眼下,音乐声里,彩车的灯光里,仍然有个稚儿真一的影子。
“千重子,你去前夜节吧?”晚饭后,母亲对千重子说。
“妈妈呢?”
“妈妈有客人,走不开。”
千重子走出家门,加快了脚步。四条大道人头攒动,走不过去了。
但是,千重子清楚地知道,四条大道哪里有什么样的彩车,哪个巷口会通过什么样的彩车,所以她还是随地转了一圈儿。依然那般豪华艳丽。各个彩车上鼓乐喧阗,随处可闻。
千重子来到“御旅所”(43)前,要了蜡烛,点着火,供在神前。庆典活动期间,八坂神社的神也被请到御旅所了。御旅所位于新京极到四条的路口南侧。

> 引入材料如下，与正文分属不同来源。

--- src/hw/axi_sram_pkg.sv ---
// AXI SRAM shared definitions
package axi_sram_pkg;

  // --------------------------------------------------------------------------
  // Bus widths and memory geometry
  // --------------------------------------------------------------------------
  localparam int AXI_ADDR_W = 32;
  localparam int AXI_DATA_W = 64;
  localparam int AXI_STRB_W = 8;
  localparam int AXI_ID_W   = 4;

  localparam int SRAM_DEPTH = 1024;
  localparam int SRAM_IDX_W = 10;
  // Byte offset bits inside one 64-bit word
  localparam int WORD_LSB   = 3;

  // --------------------------------------------------------------------------
  // Burst and response codes
  // --------------------------------------------------------------------------
  localparam logic [1:0] BURST_FIXED = 2'b00;
  localparam logic [1:0] BURST_INCR  = 2'b01;
  localparam logic [1:0] BURST_WRAP  = 2'b10;
  localparam logic [1:0] BURST_RSVD  = 2'b11;

  localparam logic [1:0] RESP_OKAY   = 2'b00;
  localparam logic [1:0] RESP_SLVERR = 2'b10;

  // --------------------------------------------------------------------------
  // Channel payloads
  // --------------------------------------------------------------------------
  // Shared by AW and AR
  typedef struct packed {
    logic [AXI_ID_W-1:0]   id;
    logic [AXI_ADDR_W-1:0] addr;
    logic [7:0]            len;
    logic [2:0]            size;
    logic [1:0]            burst;
  } axi_ax_t;

  typedef struct packed {
    logic [AXI_DATA_W-1:0] data;
    logic [AXI_STRB_W-1:0] strb;
    logic                  last;
  } axi_w_t;

  typedef struct packed {
    logic [AXI_ID_W-1:0] id;
    logic [1:0]          resp;
  } axi_b_t;

  typedef struct packed {
    logic [AXI_ID_W-1:0]   id;
    logic [AXI_DATA_W-1:0] data;
    logic [1:0]            resp;
    logic                  last;
  } axi_r_t;

endpackage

在御旅所,千重子发现一个“七度拜”的姑娘。虽然是背影,但一眼就知道了。所谓“七度拜”,就是从御旅所神前来来往往,连拜七回。这当儿,即使遇到熟人,也不许打招呼。
“呀!”千重子感到似乎见过那个姑娘,好像被她邀请似的,千重子也开始进行“七度拜”了。
姑娘向西走走,回到御旅所前,千重子相反,向东走走,再回来。然而,那姑娘却比千重子拜得时间长,心也显得更虔诚。
姑娘拜完了七次,千重子来往的间距没有姑娘的远,所以几乎是同时结束的。
姑娘出神地凝视着千重子。
“您刚才祈祷什么?”千重子问她。
“您都看见啦?”姑娘的声音震颤着,“我想知道姐姐的下落……您,就是姐姐吧?是神把我们引到一起来啦!”姑娘的眼里溢满泪水。
她就是那位北山杉村的姑娘。
御旅所前接连不断地排列着献灯,加上参拜的人们点燃的蜡烛,神前一派光明。姑娘的泪水虽然并不在意这样的光亮,但那明丽的灯火却煌煌然留驻在姑娘的心底里。
千重子凭借一种坚强的毅力克制自己。
“我是独生女儿,没有姐姐,也没有妹妹。”她说罢,脸色苍白。
北山杉村的姑娘抽抽噎噎哭起来。
“我知道啦,小姐,很对不起,请原谅。”她重复地说着,“姐姐,姐姐,我从小就这么念叨过来,常常认错人……”
“……”
“因为是双胞胎,我也不知道是姐姐,还是妹妹……”
“也有长得很像的人啊。”
姑娘点点头,眼泪打湿了双颊。她掏出手帕:“小姐,您生在哪里?”
“这附近的批发商街。”
“是吗?您向神祈求什么呢?”
“祈求父亲和母亲幸福、健康。”
“……”
“您的父亲?”千重子问。
“那是很久以前的事了……他在北山杉树林里整枝,从一棵树**到另一棵树的时候,不小心掉下来了,摔到身子要害的地方……这是我听村里人说的,那时我刚生下来,什么也不知道……”
千重子不由心里一惊。
我老想去那座村子,我喜欢眺望满山美丽的杉树,这不正是父亲灵魂的召唤吗?
这位山里姑娘说她是双胞胎,自己的生身父亲也许在杉树梢上想念丢弃的千重子,一不留神摔下来了吧?一定是这样。
千重子的额头上渗出了冷汗。四条大道人们杂沓的脚步和祇园祭的音乐,似乎消失到远方,眼前随之黯淡下来。
山里姑娘把手搭在千重子的肩膀上,她用手帕给千重子擦擦前额。
“谢谢。”千重子接过手帕揩了一下脸,无意中把手帕装进了自己的口袋。
“您妈妈呢?”
“妈妈也……”姑娘支支吾吾,“听说我生在妈妈的娘家,那地方更是深山坳,比杉树村还远。妈妈她也……”
千重子不再问下去了。
北山杉村来的姑娘流的自然是喜悦的泪水,她止住眼泪,脸上闪烁着光辉。